Records shown section start
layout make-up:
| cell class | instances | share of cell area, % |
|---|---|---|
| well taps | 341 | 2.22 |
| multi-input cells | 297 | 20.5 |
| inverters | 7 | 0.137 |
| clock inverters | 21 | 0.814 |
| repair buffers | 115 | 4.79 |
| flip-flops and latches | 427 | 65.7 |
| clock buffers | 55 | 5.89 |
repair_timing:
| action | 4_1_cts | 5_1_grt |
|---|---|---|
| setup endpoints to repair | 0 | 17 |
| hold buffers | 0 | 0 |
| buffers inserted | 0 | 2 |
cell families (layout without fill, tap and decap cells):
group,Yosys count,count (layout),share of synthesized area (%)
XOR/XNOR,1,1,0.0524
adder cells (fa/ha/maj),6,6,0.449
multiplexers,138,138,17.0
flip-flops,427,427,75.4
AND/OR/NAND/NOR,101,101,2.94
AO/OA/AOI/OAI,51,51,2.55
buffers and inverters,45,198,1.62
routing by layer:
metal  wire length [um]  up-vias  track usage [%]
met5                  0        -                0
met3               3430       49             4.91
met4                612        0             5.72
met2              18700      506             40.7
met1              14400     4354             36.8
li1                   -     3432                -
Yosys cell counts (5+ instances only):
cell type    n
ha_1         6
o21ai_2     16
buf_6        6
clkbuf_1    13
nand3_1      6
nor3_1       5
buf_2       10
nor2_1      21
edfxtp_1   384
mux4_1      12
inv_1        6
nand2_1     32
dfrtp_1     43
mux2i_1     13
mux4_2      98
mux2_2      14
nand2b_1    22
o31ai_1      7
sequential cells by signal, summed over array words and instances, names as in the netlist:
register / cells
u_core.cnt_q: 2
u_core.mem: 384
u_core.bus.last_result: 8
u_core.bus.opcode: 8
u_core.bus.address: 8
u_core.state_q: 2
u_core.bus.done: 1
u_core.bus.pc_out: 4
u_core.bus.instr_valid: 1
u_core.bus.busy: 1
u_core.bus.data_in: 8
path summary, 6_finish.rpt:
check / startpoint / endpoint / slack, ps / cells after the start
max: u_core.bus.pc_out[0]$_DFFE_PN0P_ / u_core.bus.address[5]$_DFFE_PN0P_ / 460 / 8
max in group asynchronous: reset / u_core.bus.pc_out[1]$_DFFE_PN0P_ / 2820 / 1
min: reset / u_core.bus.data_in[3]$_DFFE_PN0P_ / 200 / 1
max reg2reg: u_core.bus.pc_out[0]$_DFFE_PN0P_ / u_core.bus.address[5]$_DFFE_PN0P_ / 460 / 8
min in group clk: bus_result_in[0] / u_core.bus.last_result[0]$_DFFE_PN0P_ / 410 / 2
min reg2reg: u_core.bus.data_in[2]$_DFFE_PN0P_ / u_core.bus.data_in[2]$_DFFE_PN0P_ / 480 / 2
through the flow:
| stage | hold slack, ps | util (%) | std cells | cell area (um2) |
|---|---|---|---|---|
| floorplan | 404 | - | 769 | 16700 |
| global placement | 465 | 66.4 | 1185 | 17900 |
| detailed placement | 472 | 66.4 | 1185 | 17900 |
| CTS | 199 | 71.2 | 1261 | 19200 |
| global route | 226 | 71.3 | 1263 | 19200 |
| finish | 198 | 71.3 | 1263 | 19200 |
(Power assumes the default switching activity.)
Records shown section end
__Your assignment__
Write out the data again, exactly and in full.

__Task output__
layout make-up:
| cell class | instances | share of cell area, % |
|---|---|---|
| well taps | 341 | 2.22 |
| multi-input cells | 297 | 20.5 |
| inverters | 7 | 0.137 |
| clock inverters | 21 | 0.814 |
| repair buffers | 115 | 4.79 |
| flip-flops and latches | 427 | 65.7 |
| clock buffers | 55 | 5.89 |
repair_timing:
| action | 4_1_cts | 5_1_grt |
|---|---|---|
| setup endpoints to repair | 0 | 17 |
| hold buffers | 0 | 0 |
| buffers inserted | 0 | 2 |
cell families (layout without fill, tap and decap cells):
group,Yosys count,count (layout),share of synthesized area (%)
XOR/XNOR,1,1,0.0524
adder cells (fa/ha/maj),6,6,0.449
multiplexers,138,138,17.0
flip-flops,427,427,75.4
AND/OR/NAND/NOR,101,101,2.94
AO/OA/AOI/OAI,51,51,2.55
buffers and inverters,45,198,1.62
routing by layer:
metal  wire length [um]  up-vias  track usage [%]
met5                  0        -                0
met3               3430       49             4.91
met4                612        0             5.72
met2              18700      506             40.7
met1              14400     4354             36.8
li1                   -     3432                -
Yosys cell counts (5+ instances only):
cell type    n
ha_1         6
o21ai_2     16
buf_6        6
clkbuf_1    13
nand3_1      6
nor3_1       5
buf_2       10
nor2_1      21
edfxtp_1   384
mux4_1      12
inv_1        6
nand2_1     32
dfrtp_1     43
mux2i_1     13
mux4_2      98
mux2_2      14
nand2b_1    22
o31ai_1      7
sequential cells by signal, summed over array words and instances, names as in the netlist:
register / cells
u_core.cnt_q: 2
u_core.mem: 384
u_core.bus.last_result: 8
u_core.bus.opcode: 8
u_core.bus.address: 8
u_core.state_q: 2
u_core.bus.done: 1
u_core.bus.pc_out: 4
u_core.bus.instr_valid: 1
u_core.bus.busy: 1
u_core.bus.data_in: 8
path summary, 6_finish.rpt:
check / startpoint / endpoint / slack, ps / cells after the start
max: u_core.bus.pc_out[0]$_DFFE_PN0P_ / u_core.bus.address[5]$_DFFE_PN0P_ / 460 / 8
max in group asynchronous: reset / u_core.bus.pc_out[1]$_DFFE_PN0P_ / 2820 / 1
min: reset / u_core.bus.data_in[3]$_DFFE_PN0P_ / 200 / 1
max reg2reg: u_core.bus.pc_out[0]$_DFFE_PN0P_ / u_core.bus.address[5]$_DFFE_PN0P_ / 460 / 8
min in group clk: bus_result_in[0] / u_core.bus.last_result[0]$_DFFE_PN0P_ / 410 / 2
min reg2reg: u_core.bus.data_in[2]$_DFFE_PN0P_ / u_core.bus.data_in[2]$_DFFE_PN0P_ / 480 / 2
through the flow:
| stage | hold slack, ps | util (%) | std cells | cell area (um2) |
|---|---|---|---|---|
| floorplan | 404 | - | 769 | 16700 |
| global placement | 465 | 66.4 | 1185 | 17900 |
| detailed placement | 472 | 66.4 | 1185 | 17900 |
| CTS | 199 | 71.2 | 1261 | 19200 |
| global route | 226 | 71.3 | 1263 | 19200 |
| finish | 198 | 71.3 | 1263 | 19200 |
(Power assumes the default switching activity.)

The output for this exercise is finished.